Bajo la lluvia torrencial, la perra flaca se acurrucaba protegiendo a sus cuatro cachorros recién nacidos. El agua fría resbalaba por su pelaje enmarañado, pero ella se negaba a moverse, decidida a resguardar las diminutas vidas que se apretaban contra su cuerpo. Sus ojitos aún cerrados y sus respiraciones débiles apenas entendían la tormenta que rugía a su alrededor.
Los cachorros temblaban, sus pequeños cuerpos cubiertos de barro mientras se agrupaban unos contra otros. Una bolsa de plástico rota, que el viento agitaba sin piedad, apenas les ofrecía un mínimo refugio. Cada trueno los hacía estremecerse, pero se hundían más en el calor de su madre, confiando plenamente en ella.

A pesar del cansancio, la madre mantenía la cabeza erguida, atenta a cada sonido. El hambre la debilitaba y la lluvia helada le hacía doler los huesos, pero su instinto de protección superaba cualquier incomodidad. Con suaves quejidos, acariciaba a sus crías, asegurándoles que no estaban solas.

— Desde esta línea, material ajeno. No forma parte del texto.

Source: an optimization exercise on an open RTL-to-GDS flow (aim: small area). Production flows keep margins and buffers that such runs may drop.
In this exercise RTL edits were held to simulation tests only and were not proved equivalent to the original.

### design/flow/flow/run.sh
#!/bin/bash
# Standard ORFS layout (standard.sh, unchanged synthesis) with these changes:
#  - port buffers are buf_1 cells instead of the default pick
#  - clock tree synthesis uses clkbuf_8 and inserts no dummy balancing loads
# make's full output goes to standard.log in the work folder; each ORFS step
# also keeps its own log under orfs/logs/.
set -euo pipefail
export BUFFER_PORTS_ARGS="-buffer_cell sky130_fd_sc_hd__buf_1"
export CTS_ARGS="-sink_clustering_enable -repair_clock_nets -dont_use_dummy_load -buf_list sky130_fd_sc_hd__clkbuf_4 -root_buf sky130_fd_sc_hd__clkbuf_8 -sink_clustering_size 10"
bash standard.sh > standard.log 2>&1
### design/flow/standard.sh
#!/bin/bash
# synth_recipe.tcl (not shown) runs the flow's synth.tcl, then flattens the netlist and writes it again
# the make line also repeats each setting of config.mk as NAME=value (left out here)
make -C /OpenROAD-flow-scripts/flow DESIGN_CONFIG=/design/flow/config.mk WORK_HOME=/design/flow/orfs CLKGATE_MAP_FILE= SYNTH_SCRIPT=/design/flow/synth_recipe.tcl "${@:-finish}"
### design/flow/config.mk
export PLATFORM = sky130hd
export DESIGN_NAME = top_servo
export DESIGN_NICKNAME = top_servo
export VERILOG_FILES = /design/flow/design.v
export SDC_FILE = /design/flow/constraint.sdc
export NUM_CORES = 4
export LEC_CHECK = 0
export CAP_MARGIN = 20
export CORE_MARGIN = 2
export CORE_UTILIZATION = 60
export SLEW_MARGIN = 20
export SYNTH_HIERARCHICAL = 1
### design/flow/constraint.sdc
create_clock -name core_clock -period 20.0 [get_ports {clk}]
set_input_delay 4.0000 -clock core_clock [delete_from_list [all_inputs] [get_ports {clk}]]
set_output_delay 4.0000 -clock core_clock [all_outputs]
set_load 0.01 [all_outputs]
### design/flow/design.v
module fa (
	input  logic a,
	input  logic b,
	input  logic c,
	output logic s,
	output logic co
);
	assign s  = a ^ b ^ c;
	assign co = (a & b) | (a & c) | (b & c);
endmodule
What follows belongs to an exercise in optimizing a design on an open flow for small area; a production flow would make more cautious choices.
The RTL was checked by simulation tests, not by an equivalence proof against the original design.
No activity file was given, so power comes from the tool's default toggle rates.

==> standard.sh <==
#!/bin/bash
# synth_recipe.tcl (not shown) runs the flow's synth.tcl, then flattens the netlist and writes it again
# the make line also repeats each setting of config.mk as NAME=value (left out here)
make -C /OpenROAD-flow-scripts/flow DESIGN_CONFIG=/design/flow/config.mk WORK_HOME=/design/flow/orfs CLKGATE_MAP_FILE= SYNTH_SCRIPT=/design/flow/synth_recipe.tcl "${@:-finish}"
==> design.v <==
`timescale 1ns / 1ps
module sah(
  input  CLK, BTN_R, BTN_RST, BTN_L, BTN_SR, ROT_BT, reset, SW3,
  output VGA_H, VGA_V, VGA_R, VGA_G, VGA_B
);
  reg ph;
  wire ce = ~ph;
  always @(posedge CLK) begin
    if (reset) ph <= 1'b0;
    else       ph <= ~ph;
  end
  reg [3:0] hc; reg [5:0] hf;
  reg [3:0] vr; reg [5:0] vg;
  wire hf_last = (hf == 6'd49);
  wire hwrap   = (hc == 4'd13) && (hf == 6'd29);    
  wire vwrap   = (vr == 4'd10) && (vg == 6'd24);    
  always @(posedge CLK) begin
    if (reset) begin
      hc <= 4'd13; hf <= 6'd30;    
      vr <= 4'd9;  vg <= 6'd35;    
    end else if (ph) begin
      if (hf_last) begin hf <= 6'd0; hc <= hc + 4'd1; end
      else hf <= hf + 6'd1;
      if (hwrap) begin
        if (vwrap) begin vr <= 4'd0; vg <= 6'd0; end
        else if (vg == 6'd49) begin vg <= 6'd0; vr <= vr + 4'd1; end
        else vg <= vg + 6'd1;
      end
    end
  end
  wire p25 = (hf == 6'd4) || (hf == 6'd29);         
  reg [3:0] m15;                                    
  always @(posedge CLK) begin
    if (reset) m15 <= 4'd0;
    else if (ph && p25) m15 <= (m15 == 4'd14) ? 4'd0 : m15 + 4'd1;
  end
  wire [1:0] q_s  = (hf < 6'd5) ? 2'd0 : (hf < 6'd30) ? 2'd1 : 2'd2;
  wire [1:0] q4   = {hc[0], 1'b0} + q_s;            
  wire m5is4      = (m15 == 4'd4) || (m15 == 4'd9) || (m15 == 4'd14);
  wire tick       = p25 && (q4 == 2'd3) && m5is4;   
  wire line_tick  = p25 && (m15 == 4'd14);          
  reg click_m, click_s, click_state, click_prev_db, take_pulse;
  reg [5:0] dbC_cnt;
  reg [9:0] click_cooldown;
  always @(posedge CLK) begin
    if (reset) begin
      click_m <= 1'b0; click_s <= 1'b0; click_state <= 1'b0; click_prev_db <= 1'b0;
      take_pulse <= 1'b0; dbC_cnt <= 6'd0; click_cooldown <= 10'd0;
    end else if (ce) begin
      click_m <= ~BTN_RST;
      click_s <= click_m;
      if (click_s == click_state) dbC_cnt <= 6'd0;
      else if (dbC_cnt == 6'd49) begin click_state <= click_s; dbC_cnt <= 6'd0; end
      else dbC_cnt <= dbC_cnt + 6'd1;
      take_pulse <= 1'b0;
      if (click_cooldown != 10'd0) click_cooldown <= click_cooldown - 10'd1;
      if (click_state && !click_prev_db && click_cooldown == 10'd0) begin
        take_pulse <= 1'b1;
        click_cooldown <= 10'd600;
      end
      click_prev_db <= click_state;
    end
  end
  reg sw3_m, sw3_s, sw3_prev;
  always @(posedge CLK) begin
    if (reset) begin
      sw3_m <= 1'b0; sw3_s <= 1'b0; sw3_prev <= 1'b0;
    end else if (ce) begin
      sw3_m <= SW3; sw3_s <= sw3_m; sw3_prev <= sw3_s;
    end
  end
  wire sw3_pulse = sw3_s & ~sw3_prev;
  reg [2:0] cx, cy;
  reg turn_white, holding;
  reg [4:0] sel;
  reg game_over;
  wire [5:0] cur = {cy, cx};
  wire mv_en = ce && !reset && !game_over && tick;
  wire mvL = mv_en && BTN_L && cx != 3'd0;
  wire mvR = mv_en && !mvL && BTN_R && cx != 3'd7;
  wire mvD = mv_en && !mvL && !mvR && BTN_SR && cy != 3'd7;
  wire mvU = mv_en && !mvL && !mvR && !mvD && ROT_BT && cy != 3'd0;
  wire mv  = mvL | mvR | mvD | mvU;
  wire [2:0] cx_n = mvL ? cx - 3'd1 : mvR ? cx + 3'd1 : cx;
  wire [2:0] cy_n = mvD ? cy + 3'd1 : mvU ? cy - 3'd1 : cy;
  always @(posedge CLK) begin
    if (reset) begin
      cx <= 3'd0; cy <= 3'd0;
    end else begin
      cx <= cx_n; cy <= cy_n;
    end
  end
  reg [6:0] slot [0:31];
  reg [4:0] hid;
  reg       rl_act;  reg [4:0] rl_cnt;    
  reg       ms_v;    reg [5:0] ms_pos;    
  reg       mt_v;    reg [4:0] mt_idx;    
  reg [4:0] cv, ca;
  reg [4:0] cm [0:4];
  reg       gs;          
  reg       pristine;
  wire       act      = ce && !reset && !game_over && take_pulse;
  wire       found    = pristine ? (cur[5] == cur[4]) : ca[0];
  wire [4:0] tmp      = pristine ? {~cur[5], ~cur[3], cur[2:0]} : cm[0];
  wire       pick     = act && !holding && found && (tmp[4] != turn_white);
  wire       place    = act && holding && !found;
  wire       capture  = act && holding && found && (sel[4] != tmp[4]);
  wire       pickcap  = pick | capture;
  wire       placecap = place | capture;
  wire       sw3b     = ce && !reset && SW3;
  wire       restart  = reset | sw3b;
  wire       bchg     = pickcap | placecap;
  always @(posedge CLK) begin
    if (reset) begin
      holding <= 1'b0; turn_white <= 1'b1;
    end else if (ce) begin
      if (SW3) begin holding <= 1'b0; turn_white <= 1'b1; end
      if (pick) begin holding <= 1'b1; sel <= tmp; end
      if (placecap) begin holding <= 1'b0; turn_white <= ~turn_white; end
    end
  end
  wire       ms_v_n   = ~reset & (placecap | (ms_v & ~sw3b));
  wire [5:0] ms_pos_n = placecap ? cur : ms_pos;
  wire       mt_v_n   = ~reset & (pickcap | (mt_v & ~sw3b));
  wire [4:0] mt_idx_n = pickcap ? tmp : mt_idx;
  wire [4:0] sel_n    = pick ? tmp : sel;
  wire [4:0] hid_w    = reset ? 5'd31 : hid;      
  wire       ms_hit   = ms_v_n && (sel_n == hid);
  wire       mt_hit   = mt_v_n && (mt_idx_n == hid);
  wire [6:0] wb = ms_hit ? {1'b0, ms_pos_n} :
                  mt_hit ? 7'h40 :
                  (restart | rl_act) ? {1'b0, ~hid_w[4], ~hid_w[4], ~hid_w[3], hid_w[2:0]} :
                  slot[0];
  integer k;
  always @(posedge CLK) begin
    for (k = 0; k < 31; k = k + 1) slot[k] <= slot[k + 1];
    slot[31] <= wb;
  end
  always @(posedge CLK) begin
    hid    <= reset ? 5'd0 : hid + 5'd1;
    ms_v   <= ms_v_n & ~ms_hit;
    mt_v   <= mt_v_n & ~mt_hit;
    ms_pos <= ms_pos_n;
    mt_idx <= mt_idx_n;
    if (restart) begin
      rl_act <= 1'b1; rl_cnt <= 5'd31;
    end else if (rl_act) begin
      rl_cnt <= rl_cnt - 5'd1;
      if (rl_cnt == 5'd1) rl_act <= 1'b0;
    end
  end
  wire win0 = (hid == 5'd0);
  wire win1 = (hid == 5'd31);
  wire [5:0] cq  [0:4];
  assign cq[0] = cur;
  assign cq[1] = cur - 6'd1;
  assign cq[2] = cur + 6'd1;
  assign cq[3] = cur + 6'd8;
  assign cq[4] = cur - 6'd8;
  always @(posedge CLK) begin
    pristine <= reset | (~bchg & (sw3b | pristine));
  end
  integer j;
  always @(posedge CLK) begin
    if (reset || bchg || sw3b) begin
      cv <= 5'd0; gs <= 1'b0;
    end else if (mv) begin
      cv <= {4'd0, mvL ? cv[1] : mvR ? cv[2] : mvD ? cv[3] : cv[4]};
      ca[0] <= mvL ? ca[1] : mvR ? ca[2] : mvD ? ca[3] : ca[4];
      cm[0] <= mvL ? cm[1] : mvR ? cm[2] : mvD ? cm[3] : cm[4];
      gs <= 1'b0;
    end else if (win0 || gs) begin
      for (j = 0; j < 5; j = j + 1) begin
        if (!cv[j]) begin
          if (!wb[6] && wb[5:0] == cq[j]) begin ca[j] <= 1'b1; cm[j] <= hid; end
          else if (win0) ca[j] <= 1'b0;
        end
      end
      gs <= !win1;
      if (win1) cv <= 5'b11111;
    end
  end
  wire [5:0] tile  = {vr[2:0], hc[2:0]};
  wire [5:0] ntile = {vr[2:0], hc[2:0] + 3'd1};
  function [6:0] patch;
    input [6:0] old;       
    input [5:0] X;
    input tin, sin;
    reg v, t, uv, a2, b2, rem, add; reg [4:0] m, u;
    begin
      v = old[6]; t = old[5]; m = old[4:0];
      if (sw3b) begin
        uv = (X[5] == X[4]);
        u  = {~X[5], ~X[3], X[2:0]};
        a2 = uv && !(pickcap && u == tmp) && !(placecap && u == sel);
        b2 = placecap && (cur == X);
        v = a2 | b2;
        t = a2 & b2;
        m = (a2 && (!b2 || u < sel)) ? u : sel;
      end else begin
        rem = pickcap && (X == cur) && tin;
        add = placecap && (X == cur) && sin;
        if (rem) begin v = t; t = 1'b0; end
        if (add) begin
          t = v;
          m = (v && m < sel) ? m : sel;
          v = 1'b1;
        end
      end
      patch = {v, t, m};
    end
  endfunction
  reg Lv, Lt; reg [4:0] Lm;
  reg Nv, Nt; reg [4:0] Nm;
  reg nval, nscan;
  wire bnd = ph && hf_last;        
  wire [6:0] Lp = patch({Lv, Lt, Lm}, tile, 1'b1, 1'b1);
  wire [6:0] Np = patch({Nv, Nt, Nm}, ntile, nval | (tmp < hid), nval | (sel < hid));
  wire       n_m = !wb[6] && (wb[5:0] == ntile);
  always @(posedge CLK) begin
    if (bnd) begin
      Lv <= Nv; Lt <= Nt; Lm <= Nm;
    end else begin
      Lv <= Lp[6]; Lt <= Lp[5]; Lm <= Lp[4:0];
    end
  end
  always @(posedge CLK) begin
    if (reset || bnd) begin
      nval <= 1'b0; nscan <= 1'b0;
    end else if (sw3b) begin
      nval <= 1'b1; nscan <= 1'b0;
      Nv <= Np[6]; Nt <= Np[5]; Nm <= Np[4:0];
    end else if (!nval && (nscan || win0)) begin
      begin : NACC
        reg v, t; reg [4:0] m;
        if (win0) begin v = 1'b0; t = 1'b0; m = 5'd0; end
        else begin v = Np[6]; t = Np[5]; m = Np[4:0]; end
        if (n_m) begin
          if (v) t = 1'b1;
          else begin v = 1'b1; m = hid; end
        end
        Nv <= v; Nt <= t; Nm <= m;
      end
      nscan <= !win1;
      nval  <= win1;
    end else if (nval) begin
      Nv <= Np[6]; Nt <= Np[5]; Nm <= Np[4:0];
    end
  end
  reg [2:0] ywr, ybr; reg [5:0] ywg, ybg;
  reg run_w, run_b, first_started, turn_q;
  wire yw_gt67 = (ywr > 3'd1) || (ywr == 3'd1 && ywg > 6'd17);
  wire yb_gt67 = (ybr > 3'd1) || (ybr == 3'd1 && ybg > 6'd17);
  wire yw_max  = (ywr == 3'd7) && (ywg == 6'd49);
  wire yb_max  = (ybr == 3'd7) && (ybg == 6'd49);
  always @(posedge CLK) begin
    if (reset) begin
      ywr <= 3'd0; ywg <= 6'd0; ybr <= 3'd0; ybg <= 6'd0;
      run_w <= 1'b0; run_b <= 1'b0; first_started <= 1'b0; turn_q <= 1'b1; game_over <= 1'b0;
    end else if (ce) begin
      if (sw3_pulse) begin
        ywr <= 3'd0; ywg <= 6'd0; ybr <= 3'd0; ybg <= 6'd0;
        run_w <= 1'b0; run_b <= 1'b0; first_started <= 1'b0; turn_q <= 1'b1; game_over <= 1'b0;
      end
      if (!game_over && turn_white != turn_q) begin
        if (turn_q) begin
          if (yw_gt67) begin
            if (ywg >= 6'd17) begin ywr <= ywr - 3'd1; ywg <= ywg - 6'd17; end
            else begin ywr <= ywr - 3'd2; ywg <= ywg + 6'd33; end
          end else begin ywr <= 3'd0; ywg <= 6'd0; end
          run_w <= 1'b0; run_b <= 1'b1;
        end else begin
          if (yb_gt67) begin
            if (ybg >= 6'd17) begin ybr <= ybr - 3'd1; ybg <= ybg - 6'd17; end
            else begin ybr <= ybr - 3'd2; ybg <= ybg + 6'd33; end
          end else begin ybr <= 3'd0; ybg <= 6'd0; end
          run_b <= 1'b0; run_w <= 1'b1;
        end
        turn_q <= turn_white;
      end
      if (!first_started && take_pulse && turn_white && !holding) begin
        run_w <= 1'b1; first_started <= 1'b1;
      end
      if (line_tick) begin
        if (run_w && !yw_max) begin
          if (ywg == 6'd49) begin ywg <= 6'd0; ywr <= ywr + 3'd1; end else ywg <= ywg + 6'd1;
        end
        if (run_b && !yb_max) begin
          if (ybg == 6'd49) begin ybg <= 6'd0; ybr <= ybr + 3'd1; end else ybg <= ybg + 6'd1;
        end
      end
      if ((run_w && yw_max) || (run_b && yb_max)) begin
        run_w <= 1'b0; run_b <= 1'b0; game_over <= 1'b1;
      end
    end
  end
  function pawn_pixel;   input [5:0] x,y; begin
    pawn_pixel = 1'b0;
    if (y>=10 && y<=12 && x>=20 && x<=30) pawn_pixel = 1'b1;
    else if (y>=13 && y<=18 && x>=22 && x<=28) pawn_pixel = 1'b1;
    else if (y>=19 && y<=20 && x>=23 && x<=27) pawn_pixel = 1'b1;
    else if (y>=21 && y<=24 && x>=20 && x<=30) pawn_pixel = 1'b1;
    else if (y>=25 && y<=28 && x>=18 && x<=32) pawn_pixel = 1'b1;
    else if (y>=29 && y<=32 && x>=17 && x<=33) pawn_pixel = 1'b1;
    else if (y>=33 && y<=36 && x>=16 && x<=34) pawn_pixel = 1'b1;
    else if (y>=37 && y<=40 && x>=14 && x<=36) pawn_pixel = 1'b1;
    else if (y>=41 && y<=43 && x>=12 && x<=38) pawn_pixel = 1'b1;
    else if (y>=44 && y<=45 && x>=10 && x<=40) pawn_pixel = 1'b1;
  end endfunction
  function rook_pixel;    input [5:0] x,y; begin
    rook_pixel = 1'b0;
    if (y>=10 && y<=12 && ((x>=12 && x<=16)||(x>=20 && x<=30)||(x>=34 && x<=38))) rook_pixel = 1'b1;
    else if (y>=13 && y<=32 && x>=14 && x<=36) rook_pixel = 1'b1;
    else if (y>=33 && y<=36 && x>=12 && x<=38) rook_pixel = 1'b1;
    else if (y>=37 && y<=45 && x>=10 && x<=40) rook_pixel = 1'b1;
  end endfunction
  function bishop_pixel;  input [5:0] x,y; begin
    bishop_pixel = 1'b0;
    if (y>=10 && y<=12 && x>=22 && x<=28) bishop_pixel = 1'b1;
    else if (y>=13 && y<=16 && x>=20 && x<=30) bishop_pixel = 1'b1;
    else if (y>=17 && y<=20 && x>=18 && x<=32) bishop_pixel = 1'b1;
    else if (y>=21 && y<=30 && x>=16 && x<=34) bishop_pixel = 1'b1;
    else if (y>=31 && y<=34 && x>=14 && x<=36) bishop_pixel = 1'b1;
    else if (y>=35 && y<=45 && x>=10 && x<=40) bishop_pixel = 1'b1;
  end endfunction
  function knight_pixel;  input [5:0] x,y; begin
    knight_pixel = 1'b0;
    if (y>=12 && y<=16 && x>=24 && x<=32) knight_pixel = 1'b1;
    else if (y>=16 && y<=20 && x>=20 && x<=30) knight_pixel = 1'b1;
    else if (y>=20 && y<=24 && x>=18 && x<=28) knight_pixel = 1'b1;
    else if (y>=24 && y<=28 && x>=16 && x<=26) knight_pixel = 1'b1;
    else if (y>=28 && y<=34 && x>=14 && x<=30) knight_pixel = 1'b1;
    else if (y>=35 && y<=45 && x>=10 && x<=40) knight_pixel = 1'b1;
    if (y>=17 && y<=18 && x>=27 && x<=28) knight_pixel = 1'b0;
  end endfunction
  function queen_pixel;   input [5:0] x,y; begin
    queen_pixel = 1'b0;
    if (y>=10 && y<=12 && ((x>=12 && x<=14)||(x>=20 && x<=22)||(x>=28 && x<=30)||(x>=36 && x<=38))) queen_pixel = 1'b1;
    else if (y>=13 && y<=15 && x>=14 && x<=36) queen_pixel = 1'b1;
    else if (y>=16 && y<=24 && x>=16 && x<=34) queen_pixel = 1'b1;
    else if (y>=25 && y<=28 && x>=18 && x<=32) queen_pixel = 1'b1;
    else if (y>=29 && y<=32 && x>=16 && x<=34) queen_pixel = 1'b1;
    else if (y>=33 && y<=36 && x>=14 && x<=36) queen_pixel = 1'b1;
    else if (y>=37 && y<=45 && x>=10 && x<=40) queen_pixel = 1'b1;
  end endfunction
  function king_pixel;  input [5:0] x,y; begin
    king_pixel = 1'b0;
    if (y >= 4  && y <= 12 && x >= 24 && x <= 26) king_pixel = 1'b1;
    if (y >= 7  && y <= 9  && x >= 20 && x <= 30) king_pixel = 1'b1;
    if (y>=12 && y<=14 && x>=22 && x<=28) king_pixel = 1'b1;
    if (y>=15 && y<=18 && x>=20 && x<=30) king_pixel = 1'b1;
    if (y>=19 && y<=30 && x>=18 && x<=32) king_pixel = 1'b1;
    if (y>=31 && y<=34 && x>=16 && x<=34) king_pixel = 1'b1;
    if (y>=35 && y<=45 && x>=10 && x<=40) king_pixel = 1'b1;
  end endfunction
  function piece_on; input [4:0] id; input [5:0] x,y; begin
    if (id[4] ^ id[3]) piece_on = pawn_pixel(x,y);
    else case (id[2:0])
      3'd0, 3'd7: piece_on = rook_pixel(x,y);
      3'd1, 3'd6: piece_on = knight_pixel(x,y);
      3'd2, 3'd5: piece_on = bishop_pixel(x,y);
      3'd3:       piece_on = queen_pixel(x,y);
      default:    piece_on = king_pixel(x,y);
    endcase
  end endfunction
  wire inb = ~hc[3] & ~vr[3];
  wire vin  = ~vr[3] || (vr == 4'd8 && vg == 6'd0);                                
  wire hin  = (hc == 4'd15 && hf >= 6'd40) || ~hc[3] || (hc == 4'd8 && hf <= 6'd10);  
  wire fr_b1 = ((hc == 4'd15 && hf >= 6'd40) || (hc == 4'd0 && hf == 6'd0)) && vin;
  wire fr_b2 = (hc == 4'd8 && hf <= 6'd10) && vin;
  wire fr_b3 = ((vr == 4'd10 && vg >= 6'd15) || (vr == 4'd0 && vg == 6'd0)) && hin;
  wire fr_b4 = (vr == 4'd8 && vg <= 6'd10) && hin;
  wire fr_vg = ((hf == 6'd49 && hc < 4'd7) || (hf == 6'd0 && hc >= 4'd1 && hc <= 4'd7)) && vin;
  wire fr_hg = ((vg == 6'd49 && vr < 4'd7) || (vg == 6'd0 && vr >= 4'd1 && vr <= 4'd7)) &&
               (~hc[3] || (hc == 4'd8 && hf == 6'd0));
  wire frame = fr_b1 | fr_b2 | fr_b3 | fr_b4 | fr_vg | fr_hg;
  wire pc_on  = inb && Lv && piece_on(Lm, hf, vg);
  wire pc_wh  = ~Lm[4];
  wire ln_y   = (vr == {1'b0, ywr}) && (vg == ywg) &&
                ((hc == 4'd14 && hf >= 6'd40) || (hc == 4'd15 && hf <= 6'd30));
  wire ln_r   = (vr == {1'b0, ybr}) && (vg == ybg) &&
                ((hc == 4'd8 && hf >= 6'd20) || (hc == 4'd9 && hf <= 6'd10));
  wire hl     = inb && (tile == cur) &&
                (hf < 6'd2 || hf > 6'd47 || vg < 6'd2 || vg > 6'd47);
  reg crvena, zelena, plava;
  always @(posedge CLK) begin
    if (reset) begin
      crvena <= 1'b0; zelena <= 1'b0; plava <= 1'b0;
    end else begin
      if (frame) begin crvena <= 1'b1; zelena <= 1'b1; plava <= 1'b1; end
      else begin crvena <= 1'b0; zelena <= 1'b0; plava <= 1'b0; end
      if (pc_on) begin
        if (pc_wh) begin crvena <= 1'b1; zelena <= 1'b1; plava <= 1'b1; end
        else       begin crvena <= 1'b0; zelena <= 1'b0; plava <= 1'b1; end
      end
      if (ln_y) begin crvena <= 1'b1; zelena <= 1'b1; plava <= 1'b0; end
      if (ln_r) begin crvena <= 1'b1; zelena <= 1'b0; plava <= 1'b0; end
      if (hl) begin crvena <= 1'b1; zelena <= turn_white; plava <= 1'b0; end
    end
  end
  wire h0    = (hc == 4'd13) && (hf == 6'd30);
  wire hsync = (hc == 4'd10 && hf >= 6'd37) || (hc == 4'd11) || (hc == 4'd12 && hf <= 6'd32);
  wire vsync = (vr == 4'd9) && ((vg == 6'd0 && !h0) || (vg == 6'd1) || (vg == 6'd2 && h0));
  assign VGA_H = ~hsync;
  assign VGA_V = ~vsync;
  assign VGA_R = crvena;
  assign VGA_G = zelena;
  assign VGA_B = plava;
endmodule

En medio de aquel momento tan sombrío, rodeados de oscuridad y tormenta, aquella pequeña familia encarnaba la resistencia. Su supervivencia no dependía de la fuerza, sino del lazo inquebrantable entre una madre y sus hijos. Aunque vulnerables, se aferraban a la vida con silenciosa determinación, esperando a que la tormenta pasara y llegara un rayo de esperanza.